Decentralized exchanges (DEXes) represent one of the most interesting solutions adopted in the decentralized financial environment. 

They allow people to manage their funds as they would do with a bank account – but being in full control of their assets and without the need for intermediaries. 

Decentralized exchanges are the platform used to exchange digital assets, get access to pools that allow to borrow funds, and invest in services similar to savings accounts, but users won’t need to go through a registration process, or to have a good credit score to have access to the financial possibilities offered by decentralized exchanges. 

Nevertheless, there are also risks and limitations, not only related to the ambiguous regulatory state of DEXes, but also to liquidity. 

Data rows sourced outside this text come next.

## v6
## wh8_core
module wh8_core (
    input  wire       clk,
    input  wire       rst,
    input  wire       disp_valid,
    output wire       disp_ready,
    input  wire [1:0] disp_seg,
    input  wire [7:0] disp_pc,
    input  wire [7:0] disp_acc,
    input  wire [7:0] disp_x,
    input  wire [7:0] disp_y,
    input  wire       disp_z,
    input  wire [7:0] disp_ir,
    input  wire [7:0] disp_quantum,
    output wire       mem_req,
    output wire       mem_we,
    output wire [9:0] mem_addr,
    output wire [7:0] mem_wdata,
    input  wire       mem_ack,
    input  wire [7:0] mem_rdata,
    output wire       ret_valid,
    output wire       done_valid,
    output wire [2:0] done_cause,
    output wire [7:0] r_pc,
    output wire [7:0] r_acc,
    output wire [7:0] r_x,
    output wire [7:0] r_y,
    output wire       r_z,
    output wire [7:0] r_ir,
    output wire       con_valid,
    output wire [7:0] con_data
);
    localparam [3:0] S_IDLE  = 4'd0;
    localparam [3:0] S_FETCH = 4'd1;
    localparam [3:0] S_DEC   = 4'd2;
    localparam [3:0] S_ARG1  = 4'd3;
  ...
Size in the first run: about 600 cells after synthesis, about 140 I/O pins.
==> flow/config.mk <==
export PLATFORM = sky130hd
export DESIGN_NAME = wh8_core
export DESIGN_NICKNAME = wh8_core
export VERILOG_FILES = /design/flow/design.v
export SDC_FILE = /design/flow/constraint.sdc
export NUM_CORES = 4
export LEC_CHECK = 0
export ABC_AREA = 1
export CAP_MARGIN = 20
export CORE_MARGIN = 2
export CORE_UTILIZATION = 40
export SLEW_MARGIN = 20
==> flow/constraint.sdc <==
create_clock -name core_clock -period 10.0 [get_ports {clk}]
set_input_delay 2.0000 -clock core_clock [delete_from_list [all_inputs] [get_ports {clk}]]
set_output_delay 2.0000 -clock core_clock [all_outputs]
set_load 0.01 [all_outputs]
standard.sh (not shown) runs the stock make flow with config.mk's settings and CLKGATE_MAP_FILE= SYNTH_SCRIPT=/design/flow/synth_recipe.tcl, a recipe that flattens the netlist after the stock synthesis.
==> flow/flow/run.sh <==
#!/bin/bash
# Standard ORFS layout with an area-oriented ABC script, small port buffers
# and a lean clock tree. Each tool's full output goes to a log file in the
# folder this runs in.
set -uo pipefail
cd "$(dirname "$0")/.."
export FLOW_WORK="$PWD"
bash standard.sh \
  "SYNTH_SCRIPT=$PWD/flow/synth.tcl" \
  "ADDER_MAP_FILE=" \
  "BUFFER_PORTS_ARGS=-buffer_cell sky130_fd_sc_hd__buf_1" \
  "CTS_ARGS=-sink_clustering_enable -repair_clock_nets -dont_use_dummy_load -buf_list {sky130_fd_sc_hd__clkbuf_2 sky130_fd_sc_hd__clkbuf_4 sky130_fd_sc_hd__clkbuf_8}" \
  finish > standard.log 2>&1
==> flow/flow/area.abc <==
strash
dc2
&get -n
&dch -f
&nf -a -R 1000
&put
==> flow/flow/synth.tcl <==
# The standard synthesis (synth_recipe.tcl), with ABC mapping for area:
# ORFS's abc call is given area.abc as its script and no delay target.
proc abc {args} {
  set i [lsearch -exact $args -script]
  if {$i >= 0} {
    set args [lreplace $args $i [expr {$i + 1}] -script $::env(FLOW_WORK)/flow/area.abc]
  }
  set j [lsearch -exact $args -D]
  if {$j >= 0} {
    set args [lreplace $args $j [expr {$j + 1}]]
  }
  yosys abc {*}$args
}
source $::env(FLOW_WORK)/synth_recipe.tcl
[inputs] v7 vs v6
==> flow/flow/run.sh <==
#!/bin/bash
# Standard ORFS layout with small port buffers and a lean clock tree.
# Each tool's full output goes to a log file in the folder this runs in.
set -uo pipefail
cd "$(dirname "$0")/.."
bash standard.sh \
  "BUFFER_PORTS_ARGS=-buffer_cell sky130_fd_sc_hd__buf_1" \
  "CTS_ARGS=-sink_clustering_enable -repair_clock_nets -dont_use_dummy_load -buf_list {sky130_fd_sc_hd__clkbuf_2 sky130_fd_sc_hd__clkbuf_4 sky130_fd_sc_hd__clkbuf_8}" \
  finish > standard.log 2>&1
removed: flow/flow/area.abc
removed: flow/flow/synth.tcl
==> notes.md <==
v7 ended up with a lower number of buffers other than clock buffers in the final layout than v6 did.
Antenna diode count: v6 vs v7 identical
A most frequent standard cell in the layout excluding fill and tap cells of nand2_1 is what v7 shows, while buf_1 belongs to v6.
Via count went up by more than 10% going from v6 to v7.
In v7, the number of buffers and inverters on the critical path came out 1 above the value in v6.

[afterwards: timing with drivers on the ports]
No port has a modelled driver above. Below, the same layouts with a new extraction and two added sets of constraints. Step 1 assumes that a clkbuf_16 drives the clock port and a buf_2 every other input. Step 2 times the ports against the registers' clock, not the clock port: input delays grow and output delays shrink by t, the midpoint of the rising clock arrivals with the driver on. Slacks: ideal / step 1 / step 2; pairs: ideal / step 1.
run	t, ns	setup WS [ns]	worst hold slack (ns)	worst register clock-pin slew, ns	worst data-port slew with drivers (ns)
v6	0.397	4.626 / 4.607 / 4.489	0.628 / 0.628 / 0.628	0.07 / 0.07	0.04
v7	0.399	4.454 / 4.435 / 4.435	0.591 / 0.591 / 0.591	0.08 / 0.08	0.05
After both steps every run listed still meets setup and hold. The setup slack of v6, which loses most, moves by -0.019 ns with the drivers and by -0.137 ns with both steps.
Background: an optimization exercise with open tools, aiming at a short achievable clock period and few clock cycles. Do not read the settings as production practice.
The RTL was checked by simulation tests, not by an equivalence proof against the original design.
No activity file was given, so power comes from the tool's default toggle rates.

===== flow/config.mk =====
export PLATFORM = sky130hd
export DESIGN_NAME = pgrf
export DESIGN_NICKNAME = pgrf
export VERILOG_FILES = /design/flow/design.v
export SDC_FILE = /design/flow/constraint.sdc
export NUM_CORES = 4
export LEC_CHECK = 0
export CAP_MARGIN = 35
export CORE_MARGIN = 2
export CORE_UTILIZATION = 32
export PLACE_DENSITY = 0.5
export SLEW_MARGIN = 30

===== flow/constraint.sdc =====
create_clock -name core_clock -period 20.0 [get_ports {clk}]
set_input_delay 4.0000 -clock core_clock [delete_from_list [all_inputs] [get_ports {clk}]]
set_output_delay 4.0000 -clock core_clock [all_outputs]
set_load 0.01 [all_outputs]
Context: an optimization exercise on an open-source flow, tuned for small area. The choices shown serve that exercise and are no tape-out recipe.
The RTL was checked by simulation tests, not by an equivalence proof against the original design.
Power and IR drop assume default switching activity.

<file path="config.mk">
export PLATFORM = sky130hd
export DESIGN_NAME = dxl_decoder
export DESIGN_NICKNAME = dxl_decoder
export VERILOG_FILES = /design/flow/design.v
export SDC_FILE = /design/flow/constraint.sdc
export NUM_CORES = 4
export LEC_CHECK = 0
export ABC_AREA = 1
export CAP_MARGIN = 20
export CORE_MARGIN = 2
export CORE_UTILIZATION = 40
export SLEW_MARGIN = 20
</file>
<file path="constraint.sdc">
create_clock -name core_clock -period 12.0 [get_ports {clk}]
set_input_delay 2.4000 -clock core_clock [delete_from_list [all_inputs] [get_ports {clk}]]
set_output_delay 2.4000 -clock core_clock [all_outputs]
set_load 0.01 [all_outputs]
</file>
Source: an optimization exercise on an open RTL-to-GDS flow (aim: small area, a short achievable clock period and few clock cycles per item). Production flows keep margins and buffers that such runs may drop.
Only simulation tests tie the RTL to the original design; equivalence was not proved.
Power is estimated from default activity; no workload was simulated.

## run.sh

```bash
#!/bin/bash
# synth_recipe.tcl (not shown) runs the flow's synth.tcl, then flattens the netlist and writes it again
# the make line also repeats each setting of config.mk as NAME=value (left out here)
make -C /OpenROAD-flow-scripts/flow DESIGN_CONFIG=/design/flow/config.mk WORK_HOME=/design/flow/orfs CLKGATE_MAP_FILE= SYNTH_SCRIPT=/design/flow/synth_recipe.tcl finish
```

## config.mk

```make
export PLATFORM = sky130hd
export DESIGN_NAME = fcodec
export DESIGN_NICKNAME = fcodec
export VERILOG_FILES = /design/flow/design.v
export SDC_FILE = /design/flow/constraint.sdc
export NUM_CORES = 4
export LEC_CHECK = 0
export ABC_AREA = 1
export CAP_MARGIN = 80
export CORE_MARGIN = 2
export CORE_UTILIZATION = 40
export SLEW_MARGIN = 80
```

## constraint.sdc

```tcl
create_clock -name core_clock -period 14.0 [get_ports {clk}]
set_input_delay 2.8000 -clock core_clock [delete_from_list [all_inputs] [get_ports {clk}]]
set_output_delay 2.8000 -clock core_clock [all_outputs]
set_load 0.01 [all_outputs]
```

## design.v

```verilog
module fcodec (
    input  wire        clk,
    input  wire        rst,
    input  wire        in_valid,
    output wire        in_ready,
    input  wire [2:0]  op,
    input  wire [7:0]  sig,
    input  wire [63:0] opa,
    output reg         out_valid,
    output reg  [31:0] res,
    output reg         frng,
    output reg  [1:0]  err
);
    assign in_ready = 1'b1;
    reg        a_v;
    reg [31:0] a_opa;
    reg [2:0]  a_op;
    reg [4:0]  a_S;
    reg        a_shi;                     
    reg        a_x1, a_x0, a_fhi;         
    always @(posedge clk) begin
        a_v   <= ~rst & in_valid;
        a_opa <= opa[31:0];
        a_op  <= op;
        a_S   <= sig[4:0];
        a_shi <= |sig[7:5];
        a_x1  <= &opa[62:52];
        a_x0  <= ~|opa[62:52];
        a_fhi <= |opa[51:32];
    end
    wire       w24 = a_op[1];
    wire       enc = ~a_op[0];
    wire [4:0] S   = a_S;
    wire [63:0] t_ix = 64'd1 << {w24, S};
    wire [0:0] t_e3;
    assign t_e3[0] = |(t_ix & 64'h0010000000001000);
    wire [0:0] t_e4;
    assign t_e4[0] = |(t_ix & 64'h0008000000000800);
    wire [0:0] t_e5;
    assign t_e5[0] = |(t_ix & 64'h0004000000000400);
    wire [0:0] t_e6;
    assign t_e6[0] = |(t_ix & 64'h0002000000000200);
    wire [0:0] t_e7;
    assign t_e7[0] = |(t_ix & 64'h0001000000000100);
    wire [0:0] t_e8;
    assign t_e8[0] = |(t_ix & 64'h0000800000000080);
    wire [4:0] t_amtn;
    assign t_amtn[0] = |(t_ix & 64'h000aaaa000000aa0);
    assign t_amtn[1] = |(t_ix & 64'h0019999000001990);
    assign t_amtn[2] = |(t_ix & 64'h0007878000000780);
    assign t_amtn[3] = |(t_ix & 64'h00007f8000001f80);
    assign t_amtn[4] = |(t_ix & 64'h0000007000000070);
    wire [4:0] t_kden;
    assign t_kden[0] = |(t_ix & 64'h0015000000001500);
    assign t_kden[1] = |(t_ix & 64'h0013000000001300);
    assign t_kden[2] = |(t_ix & 64'h001f000000001f00);
    assign t_kden[3] = |(t_ix & 64'h0018800000000700);
    assign t_kden[4] = |(t_ix & 64'h001c000000000480);
    wire [0:0] t_ege9;
    assign t_ege9[0] = |(t_ix & 64'h00007ff000000070);
    wire [0:0] t_eeq8;
    assign t_eeq8[0] = |(t_ix & 64'h0000800000000080);
    wire [7:0] t_cr;
    assign t_cr[0] = |(t_ix & 64'h0015000000001500);
    assign t_cr[1] = |(t_ix & 64'h000c000000000c00);
    assign t_cr[2] = |(t_ix & 64'h000c000000000c00);
    assign t_cr[3] = |(t_ix & 64'h0014000000000b00);
    assign t_cr[4] = |(t_ix & 64'h0007000000001300);
    assign t_cr[5] = |(t_ix & 64'h0019000000001d00);
    assign t_cr[6] = |(t_ix & 64'h001e000000001e00);
    assign t_cr[7] = |(t_ix & 64'h0000000000000000);
    wire [31:0] sx = 32'd1 << S;
    wire [23:0] ge;
    genvar gi;
    generate
        for (gi = 0; gi < 24; gi = gi + 1) begin : g_ge
            assign ge[gi] = |(sx >> gi);
        end
    endgenerate
    wire [22:0] lows, below, rsel, mlo, mhi;
    generate
        for (gi = 0; gi < 23; gi = gi + 1) begin : g_mask
            assign lows[gi]  = ge[gi + 1];                             
            assign below[gi] = ~ge[23 - gi];                           
            assign rsel[gi]  = ge[22 - gi] & ~ge[23 - gi];             
            assign mlo[gi]   = ~ge[gi + 1] & ((gi < 6) ? 1'b1 : ge[(gi < 6) ? 0 : gi - 6]);
            assign mhi[gi]   = ((gi < 7) ? 1'b0 : ~ge[(gi < 7) ? 0 : gi - 6]) & ((gi <= 13) | (w24 & (gi <= 21)));
        end
    endgenerate
    reg [1:0] chk;
    always @(*) begin
        case (a_op)
            3'd0, 3'd1: chk = (a_shi || S < 5'd4 || S > 5'd12) ? 2'd3 : 2'd0;
            3'd2, 3'd3: chk = (a_shi || S < 5'd4 || S > 5'd20) ? 2'd3 : 2'd0;
            3'd4, 3'd5: chk = (a_shi || S != 5'd0) ? 2'd1 : 2'd0;
            default:    chk = 2'd1;
        endcase
    end
    wire val32 = !(a_opa[30:23] == 8'hFF || (a_opa[30:23] == 8'h00 && a_opa[22:0] != 23'd0));
    wire val64 = !(a_x1 || (a_x0 && (a_fhi || a_opa != 32'd0)));
    wire [7:0]  e32 = a_opa[30:23];
    wire [22:0] f23 = a_opa[22:0];
    wire den = (t_e8 & (e32 == 8'd0))   | (t_e7 & (e32 <= 8'd64))  |
               (t_e6 & (e32 <= 8'd96))  | (t_e5 & (e32 <= 8'd112)) |
               (t_e4 & (e32 <= 8'd120)) | (t_e3 & (e32 <= 8'd124));
    wire ovf = (t_e8 & (e32 == 8'd255)) | (t_e7 & (e32 > 8'd190))  |
               (t_e6 & (e32 > 8'd158))  | (t_e5 & (e32 > 8'd142))  |
               (t_e4 & (e32 > 8'd134))  | (t_e3 & (e32 > 8'd130));
    wire dzero = (t_e7 & (e32 <= 8'd49))  | (t_e6 & (e32 <= 8'd81))  |
                 (t_e5 & (e32 <= 8'd97))  | (t_e4 & (e32 <= 8'd105)) |
                 (t_e3 & (e32 <= 8'd109));
    wire dz  = den & dzero;
    wire        top  = w24 ? a_opa[22] : a_opa[14];
    wire [22:0] mag  = w24 ? a_opa[22:0] : {8'd0, a_opa[14:0]};
    wire        dden = ~|(mag & ~lows);
    wire        dzer = ~|mag;
    reg  [4:0]  q;
    integer i;
    always @(*) begin
        q = 5'd0;
        for (i = 0; i < 20; i = i + 1)
            if (mag[i]) q = i[4:0];
    end
    wire lo_any = |(mag & mlo);
    wire lo_all = &(mag | ~mlo);
    wire hi_any = |(mag & mhi);
    wire hi_all = &(mag | ~mhi);
    wire d_ovf  = t_ege9 ? (top & (hi_any | lo_all)) : (t_eeq8 & top & lo_all);
    wire d_unf  = t_ege9 ? (~top & ~(hi_all & lo_any)) : (t_eeq8 & dden);
    wire [7:0] r_den = t_cr + {3'd0, q};
    wire [4:0] amt = enc ? (den ? (t_kden - e32[4:0]) : t_amtn)
                         : (dden ? q : S);
    wire [51:0] V;
    wire [27:0] Vd = w24 ? {{6{~top}}, a_opa[21:0]} : {{14{~top}}, a_opa[13:0]};
    assign V[22:0]  = {23{enc}} & (f23 | below | {23{ovf}});
    assign V[23]    = enc & (den | (~ovf & e32[0]));
    assign V[29:24] = enc ? ({6{~den}} & ({6{ovf}} | e32[6:1])) : Vd[5:0];
    assign V[51:30] = enc ? {22{~den & (ovf | ~e32[7])}} : Vd[27:6];
    wire [46:0] v4 = amt[4] ? V[51:16]  : V[46:0];
    wire [38:0] v3 = amt[3] ? v4[46:8]  : v4[38:0];
    wire [34:0] v2 = amt[2] ? v3[38:4]  : v3[34:0];
    wire [32:0] v1 = amt[1] ? v2[34:2]  : v2[32:0];
    wire [31:0] Y  = amt[0] ? v1[32:1]  : v1[31:0];
    wire st = (~amt[4] | &V[15:0]) & (~amt[3] | &v4[7:0]) & (~amt[2] | &v3[3:0]) &
              (~amt[1] | &v2[1:0]) & (~amt[0] | v1[0]);
    wire rbit = |(f23 & rsel);
    wire all1 = &(f23 | below);
    wire inc1 = rbit & ~all1;
    wire incb = den ? (Y[0] | (inc1 & st)) : (~ovf & inc1);
    reg        b_v;
    reg [31:1] b_Y;
    reg        b_incb, b_flip, b_ez, b_w24, b_sign, b_dec, b_isval, b_valbit;
    reg [1:0]  b_err;
    reg        b_dden, b_dzer, b_dovf, b_dunf;
    reg [7:0]  b_rden;
    always @(posedge clk) begin
        b_v      <= ~rst & a_v;
        b_Y      <= Y[31:1];
        b_incb   <= incb;
        b_flip   <= ~den & ~ovf;
        b_ez     <= dz;
        b_w24    <= w24;
        b_sign   <= a_op[0] ? (w24 ? a_opa[23] : a_opa[15]) : a_opa[31];
        b_dec    <= a_op[0];
        b_isval  <= a_op[2];
        b_valbit <= a_op[0] ? val64 : val32;
        b_err    <= chk;
        b_dden   <= dden;
        b_dzer   <= dzer;
        b_dovf   <= d_ovf;
        b_dunf   <= d_unf;
        b_rden   <= r_den;
    end
    wire [22:0] msum = b_Y[23:1] + {22'd0, b_incb};
    wire [22:0] topf = b_flip ? (b_w24 ? 23'h400000 : 23'h004000) : 23'd0;
    wire [22:0] emag = b_ez ? 23'd0 : (msum ^ topf);
    wire [31:0] enc_res = b_w24 ? {8'd0, b_sign, emag} : {16'd0, b_sign, emag[14:0]};
    wire [7:0]  r = b_dden ? b_rden : {~b_Y[31], b_Y[30:24]};
    reg  [31:0] dec_res;
    always @(*) begin
        if (b_dzer)      dec_res = 32'd0;
        else if (b_dovf) dec_res = {b_sign, 31'h7F7FFFFF};
        else if (b_dunf) dec_res = {b_sign, 31'd0};
        else             dec_res = {b_sign, r, b_Y[23:1]};
    end
    wire dec_frng = ~b_dzer & (b_dovf | b_dunf);
    always @(posedge clk) begin
        out_valid <= ~rst & b_v;
        err       <= b_err;
        frng      <= (b_err == 2'd0) & ~b_isval & b_dec & dec_frng;
        if (b_err != 2'd0) res <= 32'd0;
        else if (b_isval)  res <= {31'd0, b_valbit};
        else if (b_dec)    res <= dec_res;
        else               res <= enc_res;
    end
endmodule
```

==> results of run 1 <==
==> routing by layer <==
| metal | global-route usage | share of wire | up-vias |
|---|---|---|---|
| met3 | 0.0675 | 0.089 | 100 |
| met5 | 0 | 0.00041 | - |
| li1 | - | - | 5593 |
| met2 | 0.483 | 0.45 | 575 |
| met1 | 0.384 | 0.42 | 5265 |
| met4 | 0.142 | 0.040 | 2 |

In general, when users want to use decentralized exchanges, they need to be aware of limitations and risks, and have a deeper knowledge of the blockchain-based financial system than the knowledge they need when using centralized exchanges.

FAQ

What are decentralized exchanges (DEX)?

Decentralized exchanges – also referred to as DEXes – are blockchain-based crypto exchanges that work on decentralized networks thanks to smart contracts.

What are the advantages of decentralized exchanges?

Decentralized exchanges allow users to fully control and manage their assets, without the need for intermediaries and without giving up on transparency and privacy.

What are the risks and limitations involved in the use of DEXes?

The main risks and limitations associated with decentralized exchanges concern liquidity – a possible lack of liquidity can lead users to relatively higher losses because of volatility. Moreover, users can’t get the support they would get with centralized exchanges if any problem arises.